- Task
Lines in the entries below where the word "sender" shows up should each be copied.

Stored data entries
***

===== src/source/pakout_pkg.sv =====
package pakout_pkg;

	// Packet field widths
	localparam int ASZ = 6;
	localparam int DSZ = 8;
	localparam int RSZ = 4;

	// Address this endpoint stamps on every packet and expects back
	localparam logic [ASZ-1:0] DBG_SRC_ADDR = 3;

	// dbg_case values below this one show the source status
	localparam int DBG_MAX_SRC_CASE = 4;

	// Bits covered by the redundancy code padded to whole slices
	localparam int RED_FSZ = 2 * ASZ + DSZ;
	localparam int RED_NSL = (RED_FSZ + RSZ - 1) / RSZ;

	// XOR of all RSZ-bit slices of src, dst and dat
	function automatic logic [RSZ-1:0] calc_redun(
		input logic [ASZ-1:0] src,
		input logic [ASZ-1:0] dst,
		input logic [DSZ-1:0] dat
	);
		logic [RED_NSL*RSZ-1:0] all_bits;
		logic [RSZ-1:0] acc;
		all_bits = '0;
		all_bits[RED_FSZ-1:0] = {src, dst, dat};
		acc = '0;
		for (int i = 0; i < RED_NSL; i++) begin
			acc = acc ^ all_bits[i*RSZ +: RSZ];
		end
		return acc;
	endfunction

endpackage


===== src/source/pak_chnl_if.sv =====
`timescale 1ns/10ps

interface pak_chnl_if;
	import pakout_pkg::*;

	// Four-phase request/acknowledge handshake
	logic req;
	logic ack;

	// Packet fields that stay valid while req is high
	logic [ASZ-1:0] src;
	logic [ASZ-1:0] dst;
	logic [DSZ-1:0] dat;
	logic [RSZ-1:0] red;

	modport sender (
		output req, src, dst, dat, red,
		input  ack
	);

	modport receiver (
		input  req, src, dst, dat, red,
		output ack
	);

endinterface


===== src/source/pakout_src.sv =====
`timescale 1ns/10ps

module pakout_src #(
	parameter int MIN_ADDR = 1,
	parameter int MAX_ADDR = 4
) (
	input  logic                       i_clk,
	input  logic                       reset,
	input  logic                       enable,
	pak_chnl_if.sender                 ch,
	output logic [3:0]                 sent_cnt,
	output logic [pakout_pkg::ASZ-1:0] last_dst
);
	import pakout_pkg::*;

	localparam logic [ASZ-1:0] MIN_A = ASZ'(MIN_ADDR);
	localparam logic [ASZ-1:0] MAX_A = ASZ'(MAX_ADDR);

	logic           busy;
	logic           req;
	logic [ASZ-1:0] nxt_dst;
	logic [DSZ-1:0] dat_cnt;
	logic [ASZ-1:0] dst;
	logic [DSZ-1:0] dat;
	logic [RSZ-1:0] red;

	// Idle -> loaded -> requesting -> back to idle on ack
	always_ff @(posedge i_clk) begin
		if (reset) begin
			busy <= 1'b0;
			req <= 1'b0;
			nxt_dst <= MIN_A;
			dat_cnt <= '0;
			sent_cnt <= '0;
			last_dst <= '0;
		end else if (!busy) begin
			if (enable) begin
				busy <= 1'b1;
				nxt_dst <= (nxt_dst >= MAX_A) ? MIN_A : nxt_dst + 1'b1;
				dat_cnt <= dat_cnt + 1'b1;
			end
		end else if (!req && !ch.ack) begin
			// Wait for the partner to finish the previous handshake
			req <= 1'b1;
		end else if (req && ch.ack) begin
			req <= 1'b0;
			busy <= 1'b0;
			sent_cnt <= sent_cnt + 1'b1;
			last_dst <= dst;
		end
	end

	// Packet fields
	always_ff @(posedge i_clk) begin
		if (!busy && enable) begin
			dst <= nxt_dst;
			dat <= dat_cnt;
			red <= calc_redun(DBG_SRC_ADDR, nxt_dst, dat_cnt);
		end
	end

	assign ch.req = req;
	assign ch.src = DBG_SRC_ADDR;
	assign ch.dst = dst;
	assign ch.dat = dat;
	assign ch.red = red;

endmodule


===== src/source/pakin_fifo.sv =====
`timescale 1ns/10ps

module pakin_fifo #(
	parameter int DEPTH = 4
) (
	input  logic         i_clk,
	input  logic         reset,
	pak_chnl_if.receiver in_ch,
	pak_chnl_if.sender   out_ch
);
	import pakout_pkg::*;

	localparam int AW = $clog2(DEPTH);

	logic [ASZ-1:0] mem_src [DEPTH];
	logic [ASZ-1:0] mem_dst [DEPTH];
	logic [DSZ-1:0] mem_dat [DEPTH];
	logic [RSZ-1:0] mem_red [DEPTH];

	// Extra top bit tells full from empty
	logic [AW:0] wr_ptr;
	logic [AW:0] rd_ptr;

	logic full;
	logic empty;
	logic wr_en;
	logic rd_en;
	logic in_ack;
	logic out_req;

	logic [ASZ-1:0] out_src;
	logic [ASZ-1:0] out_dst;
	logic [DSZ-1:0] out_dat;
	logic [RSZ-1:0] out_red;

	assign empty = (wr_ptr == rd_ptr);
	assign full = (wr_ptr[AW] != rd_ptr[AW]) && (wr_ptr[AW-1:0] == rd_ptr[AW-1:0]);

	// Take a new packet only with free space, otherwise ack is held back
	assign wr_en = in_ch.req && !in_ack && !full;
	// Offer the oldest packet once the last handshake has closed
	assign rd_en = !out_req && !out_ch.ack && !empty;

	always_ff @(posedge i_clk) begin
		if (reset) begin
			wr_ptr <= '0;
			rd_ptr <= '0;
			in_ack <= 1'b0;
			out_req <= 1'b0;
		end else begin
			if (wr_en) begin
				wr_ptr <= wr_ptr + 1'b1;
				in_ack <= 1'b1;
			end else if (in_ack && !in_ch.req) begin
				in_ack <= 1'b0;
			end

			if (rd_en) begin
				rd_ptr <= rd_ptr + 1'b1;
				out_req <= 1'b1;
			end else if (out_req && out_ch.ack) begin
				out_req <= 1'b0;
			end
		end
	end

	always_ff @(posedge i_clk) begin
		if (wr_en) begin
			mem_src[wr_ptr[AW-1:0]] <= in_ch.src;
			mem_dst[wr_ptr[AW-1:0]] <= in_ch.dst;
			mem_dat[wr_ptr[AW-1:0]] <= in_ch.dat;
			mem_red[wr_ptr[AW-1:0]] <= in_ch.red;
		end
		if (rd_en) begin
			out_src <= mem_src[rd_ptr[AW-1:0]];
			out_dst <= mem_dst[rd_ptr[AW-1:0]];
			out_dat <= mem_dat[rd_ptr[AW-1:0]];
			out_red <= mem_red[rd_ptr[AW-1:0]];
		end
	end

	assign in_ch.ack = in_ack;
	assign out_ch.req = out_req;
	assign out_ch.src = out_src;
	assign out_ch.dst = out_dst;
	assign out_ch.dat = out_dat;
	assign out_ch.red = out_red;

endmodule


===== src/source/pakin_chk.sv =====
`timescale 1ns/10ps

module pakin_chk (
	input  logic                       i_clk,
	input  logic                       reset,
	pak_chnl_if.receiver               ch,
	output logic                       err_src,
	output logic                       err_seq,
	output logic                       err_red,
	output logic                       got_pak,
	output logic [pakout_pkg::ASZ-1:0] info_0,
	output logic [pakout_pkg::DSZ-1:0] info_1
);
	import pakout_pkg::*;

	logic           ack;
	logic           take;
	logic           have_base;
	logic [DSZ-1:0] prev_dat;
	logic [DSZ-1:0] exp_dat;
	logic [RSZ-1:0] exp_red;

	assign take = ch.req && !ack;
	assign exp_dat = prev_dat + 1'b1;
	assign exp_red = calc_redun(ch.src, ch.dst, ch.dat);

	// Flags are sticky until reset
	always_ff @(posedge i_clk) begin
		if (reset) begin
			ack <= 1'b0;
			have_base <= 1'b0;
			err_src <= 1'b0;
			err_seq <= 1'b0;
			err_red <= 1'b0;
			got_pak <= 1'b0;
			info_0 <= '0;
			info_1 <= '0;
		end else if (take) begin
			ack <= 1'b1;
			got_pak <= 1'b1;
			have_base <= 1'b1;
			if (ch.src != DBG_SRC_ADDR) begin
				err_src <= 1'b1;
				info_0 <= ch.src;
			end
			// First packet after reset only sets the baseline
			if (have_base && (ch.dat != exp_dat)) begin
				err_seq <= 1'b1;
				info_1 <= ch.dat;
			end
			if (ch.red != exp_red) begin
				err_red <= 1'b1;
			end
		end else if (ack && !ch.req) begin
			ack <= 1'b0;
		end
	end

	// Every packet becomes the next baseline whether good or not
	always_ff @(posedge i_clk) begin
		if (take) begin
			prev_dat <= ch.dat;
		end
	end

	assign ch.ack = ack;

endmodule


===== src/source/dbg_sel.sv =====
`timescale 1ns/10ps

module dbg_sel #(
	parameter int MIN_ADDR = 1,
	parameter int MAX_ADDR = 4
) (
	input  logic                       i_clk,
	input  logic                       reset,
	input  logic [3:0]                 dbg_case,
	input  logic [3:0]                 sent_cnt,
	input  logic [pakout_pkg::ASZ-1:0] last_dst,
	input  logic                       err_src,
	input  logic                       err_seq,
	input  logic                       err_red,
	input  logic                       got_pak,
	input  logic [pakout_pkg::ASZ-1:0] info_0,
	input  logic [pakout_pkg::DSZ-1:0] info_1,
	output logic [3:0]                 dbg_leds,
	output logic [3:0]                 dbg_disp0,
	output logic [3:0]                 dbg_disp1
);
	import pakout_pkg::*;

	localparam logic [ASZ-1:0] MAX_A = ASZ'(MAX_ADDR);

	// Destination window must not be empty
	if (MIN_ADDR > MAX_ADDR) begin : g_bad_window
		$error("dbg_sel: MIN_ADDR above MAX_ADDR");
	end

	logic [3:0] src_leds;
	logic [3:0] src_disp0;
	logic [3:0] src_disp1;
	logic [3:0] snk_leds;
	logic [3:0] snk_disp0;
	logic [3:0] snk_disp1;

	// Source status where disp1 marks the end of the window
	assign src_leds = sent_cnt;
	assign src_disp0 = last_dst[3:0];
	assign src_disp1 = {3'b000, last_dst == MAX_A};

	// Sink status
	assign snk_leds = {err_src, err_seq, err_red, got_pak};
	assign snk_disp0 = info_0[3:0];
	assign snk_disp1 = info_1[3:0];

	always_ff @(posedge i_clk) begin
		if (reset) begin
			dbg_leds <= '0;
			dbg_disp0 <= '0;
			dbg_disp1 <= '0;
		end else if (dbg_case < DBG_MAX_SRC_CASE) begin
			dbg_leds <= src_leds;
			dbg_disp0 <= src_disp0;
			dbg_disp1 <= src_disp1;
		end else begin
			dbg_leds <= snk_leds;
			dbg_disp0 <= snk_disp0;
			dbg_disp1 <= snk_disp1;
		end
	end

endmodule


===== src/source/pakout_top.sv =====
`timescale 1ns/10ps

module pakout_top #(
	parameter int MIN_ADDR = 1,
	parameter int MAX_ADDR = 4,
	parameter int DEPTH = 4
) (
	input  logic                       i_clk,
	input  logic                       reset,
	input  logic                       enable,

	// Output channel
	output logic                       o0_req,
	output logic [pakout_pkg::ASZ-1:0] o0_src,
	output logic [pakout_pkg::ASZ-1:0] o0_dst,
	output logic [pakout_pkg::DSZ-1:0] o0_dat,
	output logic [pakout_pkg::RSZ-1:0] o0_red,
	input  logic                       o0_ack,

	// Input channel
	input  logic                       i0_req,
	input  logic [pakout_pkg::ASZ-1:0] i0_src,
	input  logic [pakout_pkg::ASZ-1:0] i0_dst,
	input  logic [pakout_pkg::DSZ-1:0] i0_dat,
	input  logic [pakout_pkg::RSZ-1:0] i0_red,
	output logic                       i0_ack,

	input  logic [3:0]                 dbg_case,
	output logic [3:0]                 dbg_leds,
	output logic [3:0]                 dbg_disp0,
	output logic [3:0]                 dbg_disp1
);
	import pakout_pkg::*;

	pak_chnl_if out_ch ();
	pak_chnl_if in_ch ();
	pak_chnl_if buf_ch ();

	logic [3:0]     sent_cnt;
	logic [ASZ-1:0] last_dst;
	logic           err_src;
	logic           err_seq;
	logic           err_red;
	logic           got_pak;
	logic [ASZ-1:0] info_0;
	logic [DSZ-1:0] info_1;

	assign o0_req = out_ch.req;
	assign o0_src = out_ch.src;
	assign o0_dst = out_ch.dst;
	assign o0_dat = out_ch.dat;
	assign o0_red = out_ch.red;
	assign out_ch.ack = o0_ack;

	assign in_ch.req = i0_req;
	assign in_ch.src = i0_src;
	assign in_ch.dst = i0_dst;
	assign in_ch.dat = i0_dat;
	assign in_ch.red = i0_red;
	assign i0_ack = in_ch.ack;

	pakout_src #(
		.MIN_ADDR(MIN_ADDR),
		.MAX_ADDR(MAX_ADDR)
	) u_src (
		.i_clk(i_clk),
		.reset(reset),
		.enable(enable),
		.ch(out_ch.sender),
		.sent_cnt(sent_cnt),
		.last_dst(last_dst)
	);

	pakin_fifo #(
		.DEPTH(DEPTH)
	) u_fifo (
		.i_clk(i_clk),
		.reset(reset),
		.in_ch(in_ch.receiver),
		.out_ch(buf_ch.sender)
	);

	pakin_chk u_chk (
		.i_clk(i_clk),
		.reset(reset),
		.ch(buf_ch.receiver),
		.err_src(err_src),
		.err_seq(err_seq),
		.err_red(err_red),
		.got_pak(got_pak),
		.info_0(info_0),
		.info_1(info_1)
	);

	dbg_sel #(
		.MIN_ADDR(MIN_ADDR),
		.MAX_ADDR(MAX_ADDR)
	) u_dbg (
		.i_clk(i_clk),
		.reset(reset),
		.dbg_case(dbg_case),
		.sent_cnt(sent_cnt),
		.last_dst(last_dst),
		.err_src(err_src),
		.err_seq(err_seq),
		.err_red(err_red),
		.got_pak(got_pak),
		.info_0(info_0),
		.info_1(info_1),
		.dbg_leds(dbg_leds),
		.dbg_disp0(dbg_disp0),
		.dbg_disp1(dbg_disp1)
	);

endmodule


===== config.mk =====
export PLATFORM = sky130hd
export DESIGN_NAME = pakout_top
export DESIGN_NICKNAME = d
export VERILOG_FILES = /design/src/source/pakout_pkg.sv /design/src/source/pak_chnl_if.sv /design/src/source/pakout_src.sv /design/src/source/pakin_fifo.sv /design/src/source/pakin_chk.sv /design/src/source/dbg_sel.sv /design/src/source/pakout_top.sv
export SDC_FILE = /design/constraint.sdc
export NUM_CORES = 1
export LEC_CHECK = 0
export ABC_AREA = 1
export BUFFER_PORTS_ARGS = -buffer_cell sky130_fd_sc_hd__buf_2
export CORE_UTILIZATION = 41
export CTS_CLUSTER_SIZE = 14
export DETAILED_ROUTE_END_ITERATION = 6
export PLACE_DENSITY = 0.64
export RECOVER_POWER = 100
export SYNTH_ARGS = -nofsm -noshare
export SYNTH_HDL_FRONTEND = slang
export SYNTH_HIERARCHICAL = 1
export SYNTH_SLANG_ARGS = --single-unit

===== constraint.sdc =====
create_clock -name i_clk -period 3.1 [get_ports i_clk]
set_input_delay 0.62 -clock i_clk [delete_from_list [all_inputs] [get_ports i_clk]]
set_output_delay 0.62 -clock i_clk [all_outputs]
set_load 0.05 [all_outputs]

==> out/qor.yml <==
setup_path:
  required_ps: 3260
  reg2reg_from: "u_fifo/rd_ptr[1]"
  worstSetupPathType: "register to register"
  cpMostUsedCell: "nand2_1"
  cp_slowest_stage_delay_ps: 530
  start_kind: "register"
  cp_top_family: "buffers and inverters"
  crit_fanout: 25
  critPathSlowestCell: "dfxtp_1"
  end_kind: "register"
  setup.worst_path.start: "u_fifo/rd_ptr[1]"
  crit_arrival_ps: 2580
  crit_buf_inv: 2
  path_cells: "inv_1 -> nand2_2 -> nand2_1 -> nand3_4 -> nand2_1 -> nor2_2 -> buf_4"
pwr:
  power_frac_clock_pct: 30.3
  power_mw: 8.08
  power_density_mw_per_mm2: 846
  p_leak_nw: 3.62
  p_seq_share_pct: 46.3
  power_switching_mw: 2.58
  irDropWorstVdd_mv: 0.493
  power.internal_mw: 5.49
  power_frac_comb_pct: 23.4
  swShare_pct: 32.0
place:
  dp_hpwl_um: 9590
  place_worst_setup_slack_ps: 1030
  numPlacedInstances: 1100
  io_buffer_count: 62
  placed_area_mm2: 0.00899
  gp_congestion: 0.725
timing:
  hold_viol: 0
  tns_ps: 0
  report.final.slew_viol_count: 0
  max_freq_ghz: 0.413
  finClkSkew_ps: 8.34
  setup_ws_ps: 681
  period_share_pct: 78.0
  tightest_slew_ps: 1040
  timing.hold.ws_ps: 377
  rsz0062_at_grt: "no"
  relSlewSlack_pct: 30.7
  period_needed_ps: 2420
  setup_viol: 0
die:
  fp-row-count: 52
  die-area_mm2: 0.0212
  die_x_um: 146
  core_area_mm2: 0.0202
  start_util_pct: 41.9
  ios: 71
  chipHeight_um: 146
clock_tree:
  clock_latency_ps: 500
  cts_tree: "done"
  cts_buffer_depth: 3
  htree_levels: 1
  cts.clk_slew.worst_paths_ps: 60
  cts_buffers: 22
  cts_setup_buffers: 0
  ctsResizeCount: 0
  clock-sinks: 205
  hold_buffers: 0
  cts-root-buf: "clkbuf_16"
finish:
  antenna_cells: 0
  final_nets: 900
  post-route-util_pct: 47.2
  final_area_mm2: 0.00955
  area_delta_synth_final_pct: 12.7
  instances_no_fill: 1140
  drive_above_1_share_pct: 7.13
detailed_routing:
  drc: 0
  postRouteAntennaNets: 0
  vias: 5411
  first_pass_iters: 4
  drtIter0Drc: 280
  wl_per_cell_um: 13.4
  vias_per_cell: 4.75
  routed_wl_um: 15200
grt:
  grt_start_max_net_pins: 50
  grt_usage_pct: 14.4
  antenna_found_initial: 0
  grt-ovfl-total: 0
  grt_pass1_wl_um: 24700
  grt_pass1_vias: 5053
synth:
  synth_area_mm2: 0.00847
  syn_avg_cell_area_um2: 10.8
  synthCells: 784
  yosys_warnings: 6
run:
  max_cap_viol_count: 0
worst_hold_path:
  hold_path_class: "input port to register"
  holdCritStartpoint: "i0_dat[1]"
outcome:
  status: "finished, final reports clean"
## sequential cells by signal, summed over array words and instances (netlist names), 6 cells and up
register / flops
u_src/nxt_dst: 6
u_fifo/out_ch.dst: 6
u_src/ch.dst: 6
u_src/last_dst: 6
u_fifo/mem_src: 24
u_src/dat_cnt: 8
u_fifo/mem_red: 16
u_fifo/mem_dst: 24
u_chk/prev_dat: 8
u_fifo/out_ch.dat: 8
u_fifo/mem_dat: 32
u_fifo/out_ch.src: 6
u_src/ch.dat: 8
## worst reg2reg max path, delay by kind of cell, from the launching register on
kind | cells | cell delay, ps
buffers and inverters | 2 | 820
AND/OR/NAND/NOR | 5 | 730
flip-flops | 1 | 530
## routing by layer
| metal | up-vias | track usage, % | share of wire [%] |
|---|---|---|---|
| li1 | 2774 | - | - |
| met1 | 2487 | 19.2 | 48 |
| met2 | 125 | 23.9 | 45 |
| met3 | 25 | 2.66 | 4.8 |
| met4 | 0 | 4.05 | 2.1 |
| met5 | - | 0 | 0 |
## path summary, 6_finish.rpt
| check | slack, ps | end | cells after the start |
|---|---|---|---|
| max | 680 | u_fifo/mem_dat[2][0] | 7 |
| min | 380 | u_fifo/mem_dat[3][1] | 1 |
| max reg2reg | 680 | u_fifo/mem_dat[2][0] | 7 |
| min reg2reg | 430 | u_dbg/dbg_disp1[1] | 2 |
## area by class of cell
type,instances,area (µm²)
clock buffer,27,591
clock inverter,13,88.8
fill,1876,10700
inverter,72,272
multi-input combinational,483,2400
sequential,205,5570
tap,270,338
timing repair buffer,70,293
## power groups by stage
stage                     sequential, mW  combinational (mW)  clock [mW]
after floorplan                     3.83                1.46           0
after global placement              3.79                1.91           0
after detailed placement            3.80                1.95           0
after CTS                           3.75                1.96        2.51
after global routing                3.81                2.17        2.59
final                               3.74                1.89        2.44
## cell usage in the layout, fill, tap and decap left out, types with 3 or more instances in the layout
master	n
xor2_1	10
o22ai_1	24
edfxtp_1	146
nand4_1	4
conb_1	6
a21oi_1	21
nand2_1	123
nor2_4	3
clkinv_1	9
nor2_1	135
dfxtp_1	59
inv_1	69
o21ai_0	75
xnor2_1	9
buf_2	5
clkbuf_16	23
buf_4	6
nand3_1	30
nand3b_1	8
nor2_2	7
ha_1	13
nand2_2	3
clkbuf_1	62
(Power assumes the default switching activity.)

***

- Solution
	modport sender (
	pak_chnl_if.sender                 ch,
	pak_chnl_if.sender   out_ch
		.ch(out_ch.sender),
		.out_ch(buf_ch.sender)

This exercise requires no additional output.